Negli Stati Uniti, la prima telefonata di auguri che il Presidente eletto riceve, è quella dell’avversario sconfitto. Succede, in verità, anche in molte parti d’Italia ed anche nel Vallo è stato davvero bello, agli occhi di tutti, il comportamento dei candidati della lista “Positivo si cambia” che, al termine dello spoglio, si sono recati presso la sede elettorale dell’appena eletto sindaco di Sala Consilina, Francesco Cavallone, per fargli gli auguri. Un gesto bellissimo, che non è passato inosservato. Come non passò inosservato, cinque anni, il gesto del candidato sindaco a Teggiano, Corrado Matera (uno dei maggiori artefici della vittoria di Rocco Cimino) che, nel corso della sfilata di autovetture per la vittoria del sindaco Michele Di Candia, fermò il corteo e, dirigendosi verso Di Candia, gli strinse la mano, riconoscendogli il merito della vittoria.

Altri gesti analoghi, in verità, non ne sono stati registrati, a meno di prove contrarie.

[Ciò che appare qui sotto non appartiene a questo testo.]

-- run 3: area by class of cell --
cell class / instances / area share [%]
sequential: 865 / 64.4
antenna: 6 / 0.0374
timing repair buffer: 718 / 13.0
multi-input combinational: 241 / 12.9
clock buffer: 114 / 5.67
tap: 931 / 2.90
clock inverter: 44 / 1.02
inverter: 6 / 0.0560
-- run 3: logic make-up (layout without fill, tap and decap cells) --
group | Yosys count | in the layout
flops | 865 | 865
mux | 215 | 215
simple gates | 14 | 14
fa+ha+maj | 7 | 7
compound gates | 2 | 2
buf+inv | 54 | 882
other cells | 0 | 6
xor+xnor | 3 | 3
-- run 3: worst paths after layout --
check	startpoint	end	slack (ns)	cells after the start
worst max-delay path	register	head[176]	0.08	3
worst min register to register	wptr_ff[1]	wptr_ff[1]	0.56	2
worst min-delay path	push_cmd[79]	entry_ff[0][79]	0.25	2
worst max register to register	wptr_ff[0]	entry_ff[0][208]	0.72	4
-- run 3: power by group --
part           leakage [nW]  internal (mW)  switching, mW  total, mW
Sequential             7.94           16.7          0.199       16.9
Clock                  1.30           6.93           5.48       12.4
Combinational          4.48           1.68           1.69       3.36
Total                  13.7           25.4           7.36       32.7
$ cat src/rtl/qeld_pkg.sv
// Package for the quadrangle edge line distance block.
// Widths, register indexes and payload types. No dependencies.
package qeld_pkg;

	// coordinate and internal widths
	localparam int COORD_BITS = 32;
	localparam int DIFF_BITS  = COORD_BITS + 1;          // P-A, B-A and the like
	localparam int PROD_BITS  = 2 * DIFF_BITS;           // cross product, squared length
	localparam int SQ_BITS    = 2 * PROD_BITS;           // cross product squared
	localparam int REM_BITS   = 4 * COORD_BITS + 8;      // signed root remainder
	localparam int UACC_BITS  = 3 * COORD_BITS + 6;      // signed running s*L term
	localparam int DIST_BITS  = COORD_BITS + 1;
	localparam int CFG_IDX_BITS = 3;

	// configuration register indexes
	localparam logic [CFG_IDX_BITS-1:0] REG_A_X = 3'd0;
	localparam logic [CFG_IDX_BITS-1:0] REG_A_Y = 3'd1;
	localparam logic [CFG_IDX_BITS-1:0] REG_B_X = 3'd2;
	localparam logic [CFG_IDX_BITS-1:0] REG_B_Y = 3'd3;
	localparam logic [CFG_IDX_BITS-1:0] REG_C_X = 3'd4;
	localparam logic [CFG_IDX_BITS-1:0] REG_C_Y = 3'd5;

	typedef struct packed {
		logic signed [COORD_BITS-1:0] query_x;
		logic signed [COORD_BITS-1:0] query_y;
	} query_t;

	typedef struct packed {
		logic [DIST_BITS-1:0] dist_to_ab;
		logic [DIST_BITS-1:0] dist_to_bc;
		logic                 degenerate;
	} result_t;

	// offset of P from a line's first point and the line's direction
	typedef struct packed {
		logic signed [DIFF_BITS-1:0] ux;
		logic signed [DIFF_BITS-1:0] uy;
		logic signed [DIFF_BITS-1:0] dx;
		logic signed [DIFF_BITS-1:0] dy;
	} line_geom_t;

	// one classified item between front and back
	typedef struct packed {
		line_geom_t ab;
		line_geom_t bc;
		logic       degenerate;
	} work_t;

endpackage

$ cat src/rtl/qeld_queue.sv
// Short queue between front and back; drains one beat per cycle.
// Depends on qeld_pkg.
module qeld_queue #(
	parameter int DEPTH = 2
) (
	input  logic            clk,
	input  logic            arst_n,
	input  logic            push,
	input  qeld_pkg::work_t push_data,
	output logic            nearly_full,
	output logic            out_valid,
	output qeld_pkg::work_t out_data
);
	localparam int PW = (DEPTH > 1) ? $clog2(DEPTH) : 1;
	localparam int CW = $clog2(DEPTH + 1);

	qeld_pkg::work_t mem [0:DEPTH-1];
	logic [PW-1:0] wr_ptr_q, rd_ptr_q;
	logic [CW-1:0] count_q;
	logic          pop;
	logic          out_valid_q;
	qeld_pkg::work_t out_data_q;

	assign pop = (count_q != '0);
	// a held beat always pops, so the count never grows past one; hold only when full
	assign nearly_full = (count_q >= CW'(DEPTH));

	always_ff @(posedge clk) begin
		if (push) begin
			mem[wr_ptr_q] <= push_data;
		end
		if (pop) begin
			out_data_q <= mem[rd_ptr_q];
		end
	end

	always_ff @(posedge clk or negedge arst_n) begin
		if (!arst_n) begin
			wr_ptr_q    <= '0;
			rd_ptr_q    <= '0;
			count_q     <= '0;
			out_valid_q <= 1'b0;
		end else begin
			out_valid_q <= pop;
			if (push) begin
				wr_ptr_q <= (wr_ptr_q == PW'(DEPTH - 1)) ? '0 : wr_ptr_q + 1'b1;
			end
			if (pop) begin
				rd_ptr_q <= (rd_ptr_q == PW'(DEPTH - 1)) ? '0 : rd_ptr_q + 1'b1;
			end
			count_q <= count_q + CW'(push) - CW'(pop);
		end
	end

	assign out_valid = out_valid_q;
	assign out_data  = out_data_q;
endmodule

D’altra parte lo stile, l’eleganza, nonché la buona educazione (politicamente parlando), non sono valori che si comprano al supermercato, a dimostrazione che, anche da queste parti, tanta strada ancora deve essere fatta per comprendere il senso vero delle elezioni, dando ragione a Robert Louis Stevenson che diceva che “la politica è l’unica professione per la quale non si ritiene necessaria nessuna preparazione”. Certo, è forse comprensibile la rabbia degli sconfitti e le telefonate effettuate in queste ultime ore da persone che, ovviamente, danno la colpa agli altri per non avere saputo entusiasmare i propri elettori, testimoniano questa amarezza. C’è chi si sente tradito “perché è il voto che testimonia rispetto e stima”, perché non è evidentemente concepibile che si possa stimare o volere addirittura bene ad una persona, ma preferirgli un altro, al posto suo, magari come sindaco. No. Dalle nostre parti funziona così: “io ti ho rispettato e tu avevi il dovere di darmi il voto. Io ti ho fatto quel piacere e tu dovevi votarmi, io mi sono fatto dei nemici per te e tu dovevi votarmi.”

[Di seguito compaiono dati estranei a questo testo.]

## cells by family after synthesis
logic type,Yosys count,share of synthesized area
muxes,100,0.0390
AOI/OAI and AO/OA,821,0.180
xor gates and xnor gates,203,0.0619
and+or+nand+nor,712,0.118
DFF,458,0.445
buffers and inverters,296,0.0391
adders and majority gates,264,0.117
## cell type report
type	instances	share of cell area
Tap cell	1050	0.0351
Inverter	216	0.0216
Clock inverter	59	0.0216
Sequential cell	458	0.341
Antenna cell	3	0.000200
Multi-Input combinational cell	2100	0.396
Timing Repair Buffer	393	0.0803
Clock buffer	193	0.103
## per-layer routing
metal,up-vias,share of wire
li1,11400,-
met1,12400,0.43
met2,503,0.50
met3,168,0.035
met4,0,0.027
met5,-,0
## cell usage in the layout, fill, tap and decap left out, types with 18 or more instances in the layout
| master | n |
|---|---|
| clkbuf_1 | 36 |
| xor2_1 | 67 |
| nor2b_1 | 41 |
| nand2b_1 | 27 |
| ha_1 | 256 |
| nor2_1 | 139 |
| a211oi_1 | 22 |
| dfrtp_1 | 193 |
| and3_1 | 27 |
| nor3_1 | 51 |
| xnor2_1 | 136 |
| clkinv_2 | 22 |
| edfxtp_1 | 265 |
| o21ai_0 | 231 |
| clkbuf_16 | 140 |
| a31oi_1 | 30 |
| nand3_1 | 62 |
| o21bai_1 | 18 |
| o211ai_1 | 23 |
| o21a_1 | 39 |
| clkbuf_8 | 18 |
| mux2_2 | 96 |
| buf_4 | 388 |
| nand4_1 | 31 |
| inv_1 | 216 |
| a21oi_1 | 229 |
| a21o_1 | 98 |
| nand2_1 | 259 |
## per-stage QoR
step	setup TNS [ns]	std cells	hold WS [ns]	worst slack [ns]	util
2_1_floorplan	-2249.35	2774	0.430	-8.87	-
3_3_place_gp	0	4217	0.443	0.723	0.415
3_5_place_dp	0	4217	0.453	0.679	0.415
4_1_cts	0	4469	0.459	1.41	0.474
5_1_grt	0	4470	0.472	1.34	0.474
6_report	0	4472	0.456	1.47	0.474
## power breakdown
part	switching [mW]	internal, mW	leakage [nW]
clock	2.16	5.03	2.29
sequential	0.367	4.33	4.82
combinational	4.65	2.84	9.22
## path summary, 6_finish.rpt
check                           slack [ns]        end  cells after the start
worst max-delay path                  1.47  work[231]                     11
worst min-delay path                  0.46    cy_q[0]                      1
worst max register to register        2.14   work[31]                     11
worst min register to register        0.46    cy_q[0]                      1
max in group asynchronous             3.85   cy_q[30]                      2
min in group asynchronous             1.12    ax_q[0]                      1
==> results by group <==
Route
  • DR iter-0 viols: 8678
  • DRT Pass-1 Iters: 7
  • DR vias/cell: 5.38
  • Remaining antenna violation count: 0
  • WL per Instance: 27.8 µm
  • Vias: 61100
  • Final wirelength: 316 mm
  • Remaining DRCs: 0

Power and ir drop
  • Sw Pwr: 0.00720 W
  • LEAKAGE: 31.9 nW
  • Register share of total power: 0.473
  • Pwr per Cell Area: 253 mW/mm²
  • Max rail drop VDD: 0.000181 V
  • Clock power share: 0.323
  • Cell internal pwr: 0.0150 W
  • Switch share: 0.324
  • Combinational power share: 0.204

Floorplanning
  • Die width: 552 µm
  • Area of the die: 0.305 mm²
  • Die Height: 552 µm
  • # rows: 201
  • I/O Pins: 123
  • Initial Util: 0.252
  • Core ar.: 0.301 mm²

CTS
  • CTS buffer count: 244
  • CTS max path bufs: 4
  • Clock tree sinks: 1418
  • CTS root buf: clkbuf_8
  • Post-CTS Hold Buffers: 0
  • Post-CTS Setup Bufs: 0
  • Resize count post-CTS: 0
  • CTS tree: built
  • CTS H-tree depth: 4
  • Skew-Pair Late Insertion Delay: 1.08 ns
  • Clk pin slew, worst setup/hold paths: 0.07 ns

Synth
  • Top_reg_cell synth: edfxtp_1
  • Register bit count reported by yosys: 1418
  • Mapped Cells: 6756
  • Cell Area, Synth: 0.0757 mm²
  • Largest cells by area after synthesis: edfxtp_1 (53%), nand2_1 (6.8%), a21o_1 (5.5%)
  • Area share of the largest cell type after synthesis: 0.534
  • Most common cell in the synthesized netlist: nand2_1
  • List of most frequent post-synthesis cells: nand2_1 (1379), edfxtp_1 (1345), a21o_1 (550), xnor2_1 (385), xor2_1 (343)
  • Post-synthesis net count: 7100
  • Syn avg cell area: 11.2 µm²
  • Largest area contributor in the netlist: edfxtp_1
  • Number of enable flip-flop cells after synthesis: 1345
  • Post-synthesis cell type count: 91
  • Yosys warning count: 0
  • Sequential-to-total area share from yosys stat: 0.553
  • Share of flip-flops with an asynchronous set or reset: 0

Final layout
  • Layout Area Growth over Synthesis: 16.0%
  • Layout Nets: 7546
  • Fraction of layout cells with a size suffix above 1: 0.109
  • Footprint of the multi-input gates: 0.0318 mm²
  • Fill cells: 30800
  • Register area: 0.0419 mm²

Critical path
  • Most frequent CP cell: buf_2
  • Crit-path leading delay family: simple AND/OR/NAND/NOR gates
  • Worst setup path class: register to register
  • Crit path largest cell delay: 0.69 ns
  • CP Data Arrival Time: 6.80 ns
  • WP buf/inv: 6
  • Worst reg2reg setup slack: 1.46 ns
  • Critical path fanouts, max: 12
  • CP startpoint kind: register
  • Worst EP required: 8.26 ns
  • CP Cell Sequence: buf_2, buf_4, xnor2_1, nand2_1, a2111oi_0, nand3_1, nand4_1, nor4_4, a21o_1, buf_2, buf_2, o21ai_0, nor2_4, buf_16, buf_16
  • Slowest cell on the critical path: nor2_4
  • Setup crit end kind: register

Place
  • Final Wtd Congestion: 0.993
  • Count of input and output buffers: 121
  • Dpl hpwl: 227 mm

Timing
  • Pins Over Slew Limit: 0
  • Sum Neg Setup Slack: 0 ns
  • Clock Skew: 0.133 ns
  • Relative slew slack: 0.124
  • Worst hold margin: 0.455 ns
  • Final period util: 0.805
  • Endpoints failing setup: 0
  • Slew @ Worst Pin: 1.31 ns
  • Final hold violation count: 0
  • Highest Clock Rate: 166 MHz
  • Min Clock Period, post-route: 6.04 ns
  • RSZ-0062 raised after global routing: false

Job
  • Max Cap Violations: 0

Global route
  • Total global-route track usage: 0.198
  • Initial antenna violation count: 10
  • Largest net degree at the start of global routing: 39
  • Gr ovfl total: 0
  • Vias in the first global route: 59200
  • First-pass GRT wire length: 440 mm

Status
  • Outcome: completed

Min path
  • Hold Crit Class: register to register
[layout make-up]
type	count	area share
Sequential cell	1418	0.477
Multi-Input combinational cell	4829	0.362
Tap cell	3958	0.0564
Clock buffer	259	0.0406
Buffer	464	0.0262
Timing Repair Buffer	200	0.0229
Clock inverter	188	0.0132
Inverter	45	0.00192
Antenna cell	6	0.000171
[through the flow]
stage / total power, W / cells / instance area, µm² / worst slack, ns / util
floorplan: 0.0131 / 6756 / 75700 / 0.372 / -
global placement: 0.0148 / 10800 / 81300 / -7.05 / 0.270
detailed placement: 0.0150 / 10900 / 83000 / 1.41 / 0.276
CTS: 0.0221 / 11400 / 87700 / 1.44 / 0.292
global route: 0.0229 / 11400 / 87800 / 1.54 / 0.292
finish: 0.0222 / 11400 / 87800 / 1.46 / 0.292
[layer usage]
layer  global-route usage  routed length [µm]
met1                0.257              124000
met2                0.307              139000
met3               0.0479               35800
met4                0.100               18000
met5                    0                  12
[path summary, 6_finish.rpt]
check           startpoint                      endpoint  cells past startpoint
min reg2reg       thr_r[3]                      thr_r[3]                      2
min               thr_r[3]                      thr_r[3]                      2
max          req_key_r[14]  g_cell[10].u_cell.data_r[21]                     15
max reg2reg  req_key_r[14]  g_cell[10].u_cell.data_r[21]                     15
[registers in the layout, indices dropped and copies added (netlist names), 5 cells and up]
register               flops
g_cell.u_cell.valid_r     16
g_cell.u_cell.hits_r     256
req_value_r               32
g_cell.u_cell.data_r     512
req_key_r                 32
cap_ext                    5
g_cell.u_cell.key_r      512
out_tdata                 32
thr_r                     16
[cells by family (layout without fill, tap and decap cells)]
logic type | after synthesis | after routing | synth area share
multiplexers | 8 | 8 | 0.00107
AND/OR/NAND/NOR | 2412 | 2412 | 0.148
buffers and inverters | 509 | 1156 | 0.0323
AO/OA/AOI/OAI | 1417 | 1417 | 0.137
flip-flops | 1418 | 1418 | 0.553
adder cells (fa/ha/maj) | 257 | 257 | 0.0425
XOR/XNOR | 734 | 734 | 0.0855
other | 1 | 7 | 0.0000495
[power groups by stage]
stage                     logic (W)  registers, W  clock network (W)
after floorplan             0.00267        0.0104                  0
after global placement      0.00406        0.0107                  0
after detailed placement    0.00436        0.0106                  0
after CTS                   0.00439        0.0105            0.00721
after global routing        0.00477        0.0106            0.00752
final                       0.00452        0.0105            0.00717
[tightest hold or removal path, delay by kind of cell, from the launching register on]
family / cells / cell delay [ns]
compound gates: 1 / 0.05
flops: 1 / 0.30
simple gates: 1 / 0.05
===== src/rtl/mlq_pkg.sv =====
// Shared types and codes for the multilevel ready queue scheduler.
// Holds the request and response payload structs, operation and status codes and the
// sequencer state type. Depends on nothing.
package mlq_pkg;

   typedef struct packed {
      logic [1:0] operation;
      logic [5:0] task_index;
      logic [3:0] priority_req;
      logic       outgoing_ended;
   } req_type;

   typedef struct packed {
      logic [1:0] status;
      logic [5:0] picked_task;
      logic [6:0] ready_total;
   } rsp_type;

   localparam logic [1:0] OP_ENQUEUE  = 2'd0;
   localparam logic [1:0] OP_SCHEDULE = 2'd1;
   localparam logic [1:0] OP_REMOVE   = 2'd2;

   localparam logic [1:0] ST_OK        = 2'd0;
   localparam logic [1:0] ST_NOT_FOUND = 2'd1;
   localparam logic [1:0] ST_BAD_PRIO  = 2'd2;
   localparam logic [1:0] ST_QUEUED    = 2'd3;

   typedef enum logic [3:0] {
      S_CLEAR,
      S_IDLE,
      S_LOOK,
      S_ENQ,
      S_UNLINK_A,
      S_UNLINK_B,
      S_OUT_RD,
      S_OUT_CHK,
      S_DONE
   } seq_state_type;

endpackage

E fino a quando non ci sarà davvero la libertà di voto, che è altro rispetto all’amicizia, alla stima, al sentimento, ci saranno sempre ferite che lasceranno, forse addirittura per sempre, cicatrici evidenti. Ma non può continuare a funzionare per sempre così. L’America anche in questo campo ci impartisce lezioni di stile e di vita e, probabilmente, anche i piccoli grandi gesti come quelli di “Positivo si cambia” di Sala Consilina potranno, nel futuro, contribuire a rendere meno “nervoso” il voto anche dalle nostre parti.